**EXERCISE AIM**
Your job with the data below is to output exactly the lines from the one holding "13 | 0.0447 |" down to the one holding "sky130_fd_sc_hd__a21oi_1,0.55", both included, and no others.

(Entries taken from a collection)
·····

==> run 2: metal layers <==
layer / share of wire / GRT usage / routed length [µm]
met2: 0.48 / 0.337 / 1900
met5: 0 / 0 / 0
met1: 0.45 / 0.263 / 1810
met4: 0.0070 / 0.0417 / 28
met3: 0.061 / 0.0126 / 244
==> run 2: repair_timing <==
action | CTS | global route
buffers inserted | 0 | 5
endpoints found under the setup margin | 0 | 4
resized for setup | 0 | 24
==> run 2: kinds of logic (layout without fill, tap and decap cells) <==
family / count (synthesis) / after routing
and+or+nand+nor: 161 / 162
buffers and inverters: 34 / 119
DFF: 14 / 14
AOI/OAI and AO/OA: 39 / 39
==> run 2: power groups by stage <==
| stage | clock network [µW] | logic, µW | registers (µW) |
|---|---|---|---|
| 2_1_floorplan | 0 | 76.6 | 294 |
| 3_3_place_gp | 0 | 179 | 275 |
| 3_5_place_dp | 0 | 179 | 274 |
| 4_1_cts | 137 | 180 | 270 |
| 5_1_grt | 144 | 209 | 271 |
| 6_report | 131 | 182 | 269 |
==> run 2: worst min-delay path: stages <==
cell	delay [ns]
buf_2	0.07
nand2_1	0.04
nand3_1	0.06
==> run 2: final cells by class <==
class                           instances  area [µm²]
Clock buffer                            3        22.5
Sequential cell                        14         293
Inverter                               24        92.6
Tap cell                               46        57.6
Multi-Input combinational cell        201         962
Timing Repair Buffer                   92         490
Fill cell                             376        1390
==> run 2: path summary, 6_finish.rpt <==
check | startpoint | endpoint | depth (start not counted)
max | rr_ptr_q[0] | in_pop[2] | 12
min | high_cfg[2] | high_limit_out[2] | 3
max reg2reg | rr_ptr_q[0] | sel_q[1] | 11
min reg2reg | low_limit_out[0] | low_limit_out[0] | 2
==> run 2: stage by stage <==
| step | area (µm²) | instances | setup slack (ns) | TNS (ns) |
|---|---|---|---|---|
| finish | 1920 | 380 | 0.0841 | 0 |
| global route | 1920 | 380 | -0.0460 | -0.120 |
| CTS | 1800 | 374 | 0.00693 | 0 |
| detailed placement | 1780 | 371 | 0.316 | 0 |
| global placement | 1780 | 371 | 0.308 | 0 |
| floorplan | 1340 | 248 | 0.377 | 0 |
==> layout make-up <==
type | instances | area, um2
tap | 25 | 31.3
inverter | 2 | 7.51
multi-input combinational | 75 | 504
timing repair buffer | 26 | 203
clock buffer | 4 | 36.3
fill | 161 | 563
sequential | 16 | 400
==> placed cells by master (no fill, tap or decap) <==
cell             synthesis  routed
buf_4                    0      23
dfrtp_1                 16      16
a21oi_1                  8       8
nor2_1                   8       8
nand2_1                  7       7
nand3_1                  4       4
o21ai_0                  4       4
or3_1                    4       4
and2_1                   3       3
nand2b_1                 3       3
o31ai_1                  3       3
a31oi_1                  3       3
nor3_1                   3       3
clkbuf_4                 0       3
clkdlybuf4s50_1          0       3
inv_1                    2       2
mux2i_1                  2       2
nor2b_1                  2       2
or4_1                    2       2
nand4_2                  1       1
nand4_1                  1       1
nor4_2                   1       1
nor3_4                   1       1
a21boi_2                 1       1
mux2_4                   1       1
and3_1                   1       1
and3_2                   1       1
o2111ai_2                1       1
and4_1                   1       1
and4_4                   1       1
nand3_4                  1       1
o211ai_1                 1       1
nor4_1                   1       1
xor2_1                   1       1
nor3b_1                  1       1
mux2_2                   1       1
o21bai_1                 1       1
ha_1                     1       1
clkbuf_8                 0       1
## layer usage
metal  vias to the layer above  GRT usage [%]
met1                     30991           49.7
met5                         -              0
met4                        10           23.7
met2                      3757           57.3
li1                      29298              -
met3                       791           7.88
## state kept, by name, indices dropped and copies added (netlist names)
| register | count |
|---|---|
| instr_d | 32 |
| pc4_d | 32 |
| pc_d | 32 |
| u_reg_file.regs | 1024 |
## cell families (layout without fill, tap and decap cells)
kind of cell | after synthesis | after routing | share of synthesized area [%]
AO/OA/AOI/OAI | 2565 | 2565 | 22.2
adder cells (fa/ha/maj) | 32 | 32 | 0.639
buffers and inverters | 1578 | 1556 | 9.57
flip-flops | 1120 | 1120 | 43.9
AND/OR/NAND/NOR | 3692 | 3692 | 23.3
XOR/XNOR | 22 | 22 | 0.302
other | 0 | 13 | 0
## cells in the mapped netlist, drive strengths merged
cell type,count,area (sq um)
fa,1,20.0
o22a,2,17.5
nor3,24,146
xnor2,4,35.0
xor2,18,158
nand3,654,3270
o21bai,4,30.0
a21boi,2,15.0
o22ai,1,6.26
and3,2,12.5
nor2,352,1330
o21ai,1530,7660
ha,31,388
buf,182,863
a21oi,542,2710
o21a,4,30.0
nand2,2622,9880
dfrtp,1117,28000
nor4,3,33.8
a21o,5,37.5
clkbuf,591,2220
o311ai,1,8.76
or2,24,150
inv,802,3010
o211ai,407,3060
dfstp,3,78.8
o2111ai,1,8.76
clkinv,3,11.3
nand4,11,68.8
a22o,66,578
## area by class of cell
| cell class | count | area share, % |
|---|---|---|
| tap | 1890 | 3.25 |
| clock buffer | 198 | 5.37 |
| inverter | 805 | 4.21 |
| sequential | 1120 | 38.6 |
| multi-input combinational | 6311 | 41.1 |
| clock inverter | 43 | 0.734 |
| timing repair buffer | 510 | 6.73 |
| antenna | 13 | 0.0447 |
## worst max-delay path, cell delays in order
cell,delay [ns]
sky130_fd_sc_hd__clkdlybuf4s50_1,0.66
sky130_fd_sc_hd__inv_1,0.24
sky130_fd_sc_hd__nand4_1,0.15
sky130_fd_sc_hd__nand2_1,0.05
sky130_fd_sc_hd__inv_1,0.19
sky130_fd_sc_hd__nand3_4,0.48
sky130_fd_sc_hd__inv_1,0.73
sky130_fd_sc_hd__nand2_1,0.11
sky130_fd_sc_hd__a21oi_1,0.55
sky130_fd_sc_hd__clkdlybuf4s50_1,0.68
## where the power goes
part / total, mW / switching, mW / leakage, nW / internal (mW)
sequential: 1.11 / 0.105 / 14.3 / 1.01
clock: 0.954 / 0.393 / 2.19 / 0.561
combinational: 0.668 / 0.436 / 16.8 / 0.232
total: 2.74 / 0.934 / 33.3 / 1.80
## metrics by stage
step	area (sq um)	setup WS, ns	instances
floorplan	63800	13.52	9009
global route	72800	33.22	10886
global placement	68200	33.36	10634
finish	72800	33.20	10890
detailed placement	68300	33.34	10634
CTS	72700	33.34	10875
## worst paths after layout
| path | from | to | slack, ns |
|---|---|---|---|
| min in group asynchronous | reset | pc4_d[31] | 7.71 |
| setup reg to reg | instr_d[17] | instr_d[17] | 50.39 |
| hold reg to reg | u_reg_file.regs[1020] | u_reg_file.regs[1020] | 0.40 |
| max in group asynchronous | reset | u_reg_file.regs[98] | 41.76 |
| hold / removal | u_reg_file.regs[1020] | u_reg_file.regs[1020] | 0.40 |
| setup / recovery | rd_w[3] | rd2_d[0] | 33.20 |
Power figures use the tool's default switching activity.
--- config.mk ---
export PLATFORM = sky130hd
export DESIGN_NAME = product_accumulator_flat
export DESIGN_NICKNAME = d
export VERILOG_FILES = /design/src/rtl/product_accumulator_pkg.sv /design/src/rtl/product_accumulator_if.sv /design/src/rtl/product_accumulator.sv /design/src/flat_wrapper.sv
export SDC_FILE = /design/constraint.sdc
export NUM_CORES = 1
export LEC_CHECK = 0
export CAP_MARGIN = 30
export CORE_ASPECT_RATIO = 0.8
export CORE_MARGIN = 2
export CORE_UTILIZATION = 51
export DETAILED_ROUTE_END_ITERATION = 8
export PLACE_DENSITY = 0.79
export SYNTH_ARGS = -nofsm -noshare
export SYNTH_HDL_FRONTEND = slang
export SYNTH_SLANG_ARGS = --single-unit
--- constraint.sdc ---
create_clock -name clk -period 2.5 [get_ports clk]
set_input_delay 0.5 -clock clk [delete_from_list [all_inputs] [get_ports clk]]
set_output_delay 0.5 -clock clk [all_outputs]
set_load 0.01 [all_outputs]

·····

**EXERCISE RESULT**
| antenna | 13 | 0.0447 |
## worst max-delay path, cell delays in order
cell,delay [ns]
sky130_fd_sc_hd__clkdlybuf4s50_1,0.66
sky130_fd_sc_hd__inv_1,0.24
sky130_fd_sc_hd__nand4_1,0.15
sky130_fd_sc_hd__nand2_1,0.05
sky130_fd_sc_hd__inv_1,0.19
sky130_fd_sc_hd__nand3_4,0.48
sky130_fd_sc_hd__inv_1,0.73
sky130_fd_sc_hd__nand2_1,0.11
sky130_fd_sc_hd__a21oi_1,0.55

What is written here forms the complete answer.